Joy&RaptorsUnrestrained!
07-28-2012, 10:01 PM
I try hard to never swear. It's classier. :)

Thalassa, Spindrift, I am the same way... it doesn't make sense to me. I grumble (more or less under my breath) but it is usually more colorful (vivid descriptions or the animals they resemble or what'd happen if I got my hands on them), and only when I'm angry. Using profanity for emphasis in a sentence diminishes both the emphasis and the profanity.

Joy&RaptorsUnrestrained!
07-28-2012, 10:04 PM
Aeolius, your fictional games sound like fun... though I'm not sure that your stance against fighting and killing and shooting games would hold up with Sweeney Todd for Wii. Hunting and first person shooter games don't impress me much, either, but I do like roleplaying games and fantasy strategy games.

Merman Dan
07-31-2012, 02:02 PM
Here I sit, at my hairdressers. Three weeks ago, I had her dye my hair with kelp-colored dye. It was on my bucket list. ;). Within a week it turned a lovely neon lemon-lime color. So I went back and she tried a different color to darken it up. Within two weeks it ended up this weird greenish copper color. I rather liked it as it was unique. My wife however was less than impressed. So, here I sit getting it bleached out. Oh well.

Merman_Shawn
07-31-2012, 02:15 PM
Here I sit, at my hairdressers. Three weeks ago, I had her dye my hair with kelp-colored dye. It was on my bucket list. ;). Within a week it turned a lovely neon lemon-lime color. So I went back and she tried a different color to darken it up. Within two weeks it ended up this weird greenish copper color. I rather liked it as it was unique. My wife however was less than impressed. So, here I sit getting it bleached out. Oh well.

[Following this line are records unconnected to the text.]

Context: an optimization exercise on an open-source flow, tuned for small area, a short achievable clock period and few clock cycles. The choices shown serve that exercise and are no tape-out recipe.
Where RTL was checked, it was by simulation tests only, not by an equivalence proof against the original.
No activity file was given, so power comes from the tool's default toggle rates.

Setup of alpha:
==> flow/design.v (excerpt) <==
module usb_audio_unpack_volume (
  input  wire logic               clk,
  input  wire logic               rst_n,
  input  wire logic               in_valid,
  output logic                    in_stall,
  input  wire logic [7:0]         in_data_byte,
  input  wire logic               in_last_byte,
  output logic                    out_valid,
  input  wire logic               out_stall,
  output logic signed [31:0]      out_left_sample,
  output logic signed [31:0]      out_right_sample,
  output logic                    out_last_frame,
  input  wire logic               cfg_wr_en,
  input  wire logic [1:0]         cfg_index,
  input  wire logic [15:0]        cfg_data
);
Size: about 2,800 cells after synthesis, about 390 flip-flops, ~99 I/O pins, ~27,000 um2 of cells after synthesis.
export LEC_CHECK = 0
export CAP_MARGIN = 20
export CORE_MARGIN = 2
export CORE_UTILIZATION = 40
export CTS_BUF_LIST = sky130_fd_sc_hd__clkbuf_8
export CTS_CLUSTER_SIZE = 30
export SETUP_SLACK_MARGIN = 5
export SLEW_MARGIN = 20
create_clock -name core_clock -period 10.0 [get_ports {clk}]
standard.sh (not shown) runs the stock make flow with config.mk's settings and CLKGATE_MAP_FILE= SYNTH_SCRIPT=/design/flow/synth_recipe.tcl, a recipe that flattens the netlist after the stock synthesis.
==> flow/flow/run.sh <==
#!/bin/bash
set -euo pipefail
bash standard.sh SETUP_SLACK_MARGIN=6.5 "BUFFER_PORTS_ARGS=-buffer_cell sky130_fd_sc_hd__buf_1" finish > standard_make.log 2>&1
Testbench counts of alpha, summed over its fixed seeds: cycles 19,044.
## Diff of input files: beta against alpha
diff --git a/flow/design.v b/flow/design.v
--- a/flow/design.v
+++ b/flow/design.v
@@ -861,31 +861,31 @@
                                       input logic n3, input logic first,
                                       input logic [11:0] d, input uavol_pkg::gain_t g);
     logic [39:0] sh, ch, u0, u1, u2, u3, s1a, c1a, s1b, c1b, s2, c2, so, co;
     logic [9:0]  low;
     logic [1:0]  c8;
     low = {2'b0, s[7:0]} + {2'b0, c[7:0]} + {3'b0, n3, 6'b0};
     c8  = first ? 2'b0 : low[9:8];
     sh  = first ? 40'h0080000000 : {8'b0, s[39:8]};
     ch  = first ? 40'h0 : {8'b0, c[39:8]};
     u0  = {8'b01010101, urow(d[2:0], g)};
-    u1  = {6'b0, urow(d[5:3], g), c8[1], d[2]};
+    u1  = {6'b0, urow(d[5:3], g), 1'b0, d[2]};
     u2  = {4'b0, urow(d[8:6], g), 1'b0, d[5], 2'b0};
     u3  = {2'b0, urow(d[11:9], g), 1'b0, d[8], 4'b0};
     s1a = u0 ^ u1 ^ u2;
-    c1a = {(u0[38:0] & u1[38:0] | u0[38:0] & u2[38:0] | u1[38:0] & u2[38:0]), c8[0]};
+    c1a = {(u0[38:0] & u1[38:0] | u0[38:0] & u2[38:0] | u1[38:0] & u2[38:0]), 1'b0};
     s1b = u3 ^ sh ^ ch;
-    c1b = {(u3[38:0] & sh[38:0] | u3[38:0] & ch[38:0] | sh[38:0] & ch[38:0]), 1'b0};
+    c1b = {(u3[38:0] & sh[38:0] | u3[38:0] & ch[38:0] | sh[38:0] & ch[38:0]), c8[0]};
     s2  = s1a ^ c1a ^ s1b;
-    c2  = {(s1a[38:0] & c1a[38:0] | s1a[38:0] & s1b[38:0] | c1a[38:0] & s1b[38:0]), 1'b0};
+    c2  = {(s1a[38:0] & c1a[38:0] | s1a[38:0] & s1b[38:0] | c1a[38:0] & s1b[38:0]), c8[1]};
     so  = s2 ^ c2 ^ c1b;
-    co  = {(s2[38:0] & c2[38:0] | s2[38:0] & c1b[38:0] | c2[38:0] & c1b[38:0]), 1'b0};
+    co  = {(s2[38:0] & c2[38:0] | s2[38:0] & c1b[38:0] | c2[38:0] & c1b[38:0]), c8[1]};
     mac = {so, co};
   endfunction
   logic [39:0] sum_r, car_r;        
   logic        n3_r;
   logic        pend_l_r, pend_r_r;   
   logic [31:0] out_right_r;
   logic [36:0] result;
   assign result = sum_r[36:0] + car_r[36:0] + {30'd0, n3_r, 6'd0};
   logic last_pos;     
   logic boundary;     
--- outcome ---
- Routed wire in beta totals less than in alpha.
- The quantity of gates resized following cts in alpha is 0.844 times that in beta.
- | power consumption | beta vs alpha | 0.16 mW higher |
- Diff alpha -> beta: combinational share of power went down 1.2 points; synthesized instance count has increased; worst hold slack roughly the same; largest driver fanout on the critical path fell 28.
- Re clock network fraction of total power: alpha was lower than beta.
- For the switching share of total power, beta came in 1.3 points lower than alpha did.
- Taking alpha as the reference point, the post-layout instance count excluding filler cells of beta rises by 2.2%.
- Summary — distinct cell type count after synthesis, beta relative to alpha: higher, by 11%.
- [diff] shortest clock period the worst path allows after layout, beta relative to alpha: improvement
No functional check of the RTL was part of beta.

## afterwards: timing with drivers on the ports
In the flow no input, the clock included, has a driving cell. The finished layouts below were timed again as built, in two steps.
Step 1: set_driving_cell puts a clkbuf_16 on clk and a buf_2 on each other input, an assumption about the parent block.
Step 2 times the ports against the registers' clock, not the clock port: input delays grow and output delays shrink by t, the midpoint of the rising clock arrivals with the driver on.
a / b / c = no drivers / after step 1 / after step 2; a / b = the first two.
| run | shift t [ns] | setup WS [ns] | worst setup path at the end | latest minus earliest clock arrival (ns) |
|---|---|---|---|---|
| alpha | 0.729 | 6.588 / 6.622 / 5.893 | input to register | 0.046 / 0.046 |
| beta | 0.730 | 6.598 / 6.598 / 6.044 | input to register | 0.053 / 0.052 |
After both steps every run listed still meets setup and hold. The setup slack of alpha, which loses most, moves by +0.034 ns with the drivers and by -0.695 ns with both steps.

I have run the hair-dye gauntlet myself. The problem with "un-natural" colors, is that they always fade really quickly, and the fade isn't always flattering.

Merman Dan
08-06-2012, 03:03 PM
I have said it before but this time I mean it. No more vacations until the in-laws are dead. ;)

Between my MIL, who not only smokes but thinks it's fine to leave butts on the beach, complains endlessly about all of her maladies, and has no manners whatsoever (this is not your planet, knock on the door when it's closed), and my FIL who is now in a wheelchair because he broke his leg twice in the past two months; complaining endlessly with a hearty GODDAMNIT every half an hour because the univers will not bow to his whims, I have about had it on this "vacation"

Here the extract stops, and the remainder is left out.